BRIEF DESCRIPTION OF THE DRAWINGS

[0040] The disclosure is described in more detail below with reference to a drawing illustrating exemplary embodiments. The drawings each show schematically as follows:

[0041] FIG. 1 a device according to the disclosure for measuring a toothing;

[0042] FIG. 2 an optical measurement with a shading;

[0043] FIG. 3 an optical measurement without shading;

[0044] FIG. 4 an optical measuring system;

[0045] FIG. 5A the optical measuring system with an adaptive lens; and

[0046] FIG. 5B the optical measuring system with a lens system.

DETAILED DESCRIPTION OF THE DRAWINGS

[0047] FIG. 1 shows a device 2 for measuring a toothing. The device 2 has an optical measuring system 4 for measuring a geometry of a toothing. The device 2 has a tactile measuring system 5 for measuring a geometry of a toothing. The device 2 has a receptacle 6 for retaining a toothing 8 to be measured and a controller 10 for controlling a measuring sequence.

[0048] The controller 10 is set up for carrying out a method according to the disclosure, having the method steps of: measuring a geometry of the toothing 8 by means of the optical measuring system 4, wherein a numerical aperture of the optical measuring system 4 can be set, and wherein the numerical aperture of the optical measuring system is adapted depending on at least one geometric parameter of the toothing 8 to be measured and/or is increased or decreased.

[0049] At least one nominal value of the at least one geometric parameter is stored in a data memory 11, which is part of the controller 10 or to which the controller 10 has access. The nominal value can, for example, be a nominal value known from a toothing design of the toothing to be measured.

[0050] The toothing can be rotated about an axis C. The optical measuring system 4 can be moved translationally in the x, y and z directions. The axis movements can be controlled by the controller 10.

[0051] FIG. 2 shows an optical measurement of the toothing 8 with the optical measuring system 4. Here, an edge beam 12 of a light cone 14 is shadowed by a tooth tip 16 of a tooth 18 of the toothing 8 and therefore does not contribute to the imaging of a measuring point 20. According to the disclosure, such shadowing is to be avoided in particular partially or completely.
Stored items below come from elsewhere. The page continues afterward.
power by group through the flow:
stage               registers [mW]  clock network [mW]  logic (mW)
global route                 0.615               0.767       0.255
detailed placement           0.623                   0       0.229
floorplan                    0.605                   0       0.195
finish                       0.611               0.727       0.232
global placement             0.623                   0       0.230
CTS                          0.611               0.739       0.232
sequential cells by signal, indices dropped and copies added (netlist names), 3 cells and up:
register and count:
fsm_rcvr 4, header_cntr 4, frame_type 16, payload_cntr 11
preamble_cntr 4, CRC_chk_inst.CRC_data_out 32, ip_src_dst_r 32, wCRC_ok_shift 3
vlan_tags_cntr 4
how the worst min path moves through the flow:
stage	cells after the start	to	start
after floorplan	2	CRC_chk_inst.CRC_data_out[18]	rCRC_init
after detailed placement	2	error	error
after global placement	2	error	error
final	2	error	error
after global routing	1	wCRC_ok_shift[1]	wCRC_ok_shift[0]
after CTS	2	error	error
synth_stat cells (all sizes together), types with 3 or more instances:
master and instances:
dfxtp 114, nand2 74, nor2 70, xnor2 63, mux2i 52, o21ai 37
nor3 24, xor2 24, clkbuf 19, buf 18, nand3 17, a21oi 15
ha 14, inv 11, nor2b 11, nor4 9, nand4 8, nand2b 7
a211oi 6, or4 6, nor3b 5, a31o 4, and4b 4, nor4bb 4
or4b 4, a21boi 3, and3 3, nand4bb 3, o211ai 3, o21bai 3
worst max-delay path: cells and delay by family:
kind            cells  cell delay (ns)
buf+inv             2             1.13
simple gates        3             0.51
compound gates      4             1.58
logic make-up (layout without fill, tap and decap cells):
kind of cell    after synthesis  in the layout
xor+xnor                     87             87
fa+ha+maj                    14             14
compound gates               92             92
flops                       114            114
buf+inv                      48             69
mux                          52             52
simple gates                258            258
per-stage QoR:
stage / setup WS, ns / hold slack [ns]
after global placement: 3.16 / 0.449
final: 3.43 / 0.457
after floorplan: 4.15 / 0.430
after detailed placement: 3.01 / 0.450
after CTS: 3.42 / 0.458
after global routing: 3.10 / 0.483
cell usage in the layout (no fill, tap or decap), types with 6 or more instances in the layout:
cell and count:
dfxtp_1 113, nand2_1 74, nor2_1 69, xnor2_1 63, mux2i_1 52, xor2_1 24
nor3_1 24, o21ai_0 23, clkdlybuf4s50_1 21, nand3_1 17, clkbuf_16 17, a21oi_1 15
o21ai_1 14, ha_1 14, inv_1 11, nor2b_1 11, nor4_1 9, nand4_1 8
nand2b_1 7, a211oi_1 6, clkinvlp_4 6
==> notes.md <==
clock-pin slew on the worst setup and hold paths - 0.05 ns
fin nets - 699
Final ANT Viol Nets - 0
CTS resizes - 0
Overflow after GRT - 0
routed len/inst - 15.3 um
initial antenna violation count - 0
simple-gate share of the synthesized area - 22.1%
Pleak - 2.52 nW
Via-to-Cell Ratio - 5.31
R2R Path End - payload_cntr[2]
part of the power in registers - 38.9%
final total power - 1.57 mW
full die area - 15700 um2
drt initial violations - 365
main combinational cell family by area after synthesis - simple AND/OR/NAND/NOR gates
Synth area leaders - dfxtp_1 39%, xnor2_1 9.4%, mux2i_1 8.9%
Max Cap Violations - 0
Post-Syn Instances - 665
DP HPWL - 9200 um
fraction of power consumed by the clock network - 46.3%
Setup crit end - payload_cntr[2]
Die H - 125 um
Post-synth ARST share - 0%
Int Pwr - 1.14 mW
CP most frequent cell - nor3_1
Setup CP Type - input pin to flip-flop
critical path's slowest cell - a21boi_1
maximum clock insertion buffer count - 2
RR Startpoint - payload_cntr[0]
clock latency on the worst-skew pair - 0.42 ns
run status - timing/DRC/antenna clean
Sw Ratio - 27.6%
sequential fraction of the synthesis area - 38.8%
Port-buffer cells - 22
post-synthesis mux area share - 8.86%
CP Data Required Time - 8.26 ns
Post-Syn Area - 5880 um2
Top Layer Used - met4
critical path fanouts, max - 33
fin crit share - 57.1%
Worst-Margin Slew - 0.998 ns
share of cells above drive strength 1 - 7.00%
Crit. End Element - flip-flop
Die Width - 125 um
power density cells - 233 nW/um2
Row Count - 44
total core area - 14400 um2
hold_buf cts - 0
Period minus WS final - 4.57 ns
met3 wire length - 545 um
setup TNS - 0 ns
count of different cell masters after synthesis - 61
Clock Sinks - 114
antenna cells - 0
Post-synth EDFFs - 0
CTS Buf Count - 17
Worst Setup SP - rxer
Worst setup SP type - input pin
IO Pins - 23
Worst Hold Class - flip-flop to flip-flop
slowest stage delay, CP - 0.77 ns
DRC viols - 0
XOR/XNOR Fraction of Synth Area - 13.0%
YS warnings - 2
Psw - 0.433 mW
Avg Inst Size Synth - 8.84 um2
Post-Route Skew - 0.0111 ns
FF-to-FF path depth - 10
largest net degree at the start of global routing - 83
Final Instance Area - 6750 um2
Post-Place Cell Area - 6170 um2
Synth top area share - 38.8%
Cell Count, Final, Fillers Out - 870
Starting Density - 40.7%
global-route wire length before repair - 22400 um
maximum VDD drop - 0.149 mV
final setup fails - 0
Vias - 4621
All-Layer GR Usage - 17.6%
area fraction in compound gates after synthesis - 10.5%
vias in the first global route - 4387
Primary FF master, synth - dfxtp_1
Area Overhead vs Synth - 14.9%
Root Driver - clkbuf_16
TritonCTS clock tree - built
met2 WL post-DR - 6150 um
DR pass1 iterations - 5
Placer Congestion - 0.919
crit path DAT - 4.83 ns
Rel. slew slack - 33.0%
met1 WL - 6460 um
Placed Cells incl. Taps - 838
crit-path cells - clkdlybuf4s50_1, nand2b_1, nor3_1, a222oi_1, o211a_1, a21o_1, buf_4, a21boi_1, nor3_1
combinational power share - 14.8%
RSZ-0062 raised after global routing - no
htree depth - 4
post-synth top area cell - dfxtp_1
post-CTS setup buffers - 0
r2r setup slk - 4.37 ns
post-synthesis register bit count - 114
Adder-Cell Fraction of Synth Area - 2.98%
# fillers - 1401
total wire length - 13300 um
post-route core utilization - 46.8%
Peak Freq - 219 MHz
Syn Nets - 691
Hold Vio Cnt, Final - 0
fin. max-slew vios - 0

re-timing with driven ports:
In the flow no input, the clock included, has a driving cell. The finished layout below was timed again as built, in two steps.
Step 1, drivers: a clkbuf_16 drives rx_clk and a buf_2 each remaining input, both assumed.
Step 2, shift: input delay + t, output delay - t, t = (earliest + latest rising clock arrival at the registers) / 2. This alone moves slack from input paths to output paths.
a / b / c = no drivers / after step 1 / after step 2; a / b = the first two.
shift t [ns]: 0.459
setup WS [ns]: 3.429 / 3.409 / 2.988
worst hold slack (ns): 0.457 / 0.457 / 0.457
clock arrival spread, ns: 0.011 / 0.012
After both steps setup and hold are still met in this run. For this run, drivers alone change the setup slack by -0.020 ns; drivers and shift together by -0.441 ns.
[0052] The numerical aperture is therefore adapted to the geometry of the toothing 8 according to FIG. 3, in which e.g. a tooth pitch 15 and/or gap width 13 of the toothing 8 is taken into account. As can be seen from FIG. 3, the numerical aperture of the optical measuring system 4 has been reduced so that the edge beam 12 of the light cone 14 is no longer shadowed by the tooth tip 16 of the tooth 18.

[0053] The optical measuring system 4 is a device for confocal chromatic distance measurement.

[0054] The numerical aperture NA of the optical system 4 is defined in a known manner as the sine of half the object-side aperture angle 24 of the optical system 4 multiplied by a refractive index, which is 1 for air, for example (FIG. 4).

[0055] To reduce the numerical aperture, a distance 22 of a collimator lens 26 from an optical fiber 30 can be reduced to reduce the illumination of a focus lens 28. In order to still maximize the light output, the focus of the collimator lens 26 should be on a fiber output 32 of the optical fiber 30 coupled to a light source 34 and matched to the numerical aperture of the optical fiber 30.

[0056] To this end, the collimator lens 26 may be designed as an adaptive lens 26 with an adjustable focal length, as shown in FIG. 5A.

[0057] Alternatively or additionally, this can be accomplished by a variable focal length lens system 36, as shown in FIG. 5B.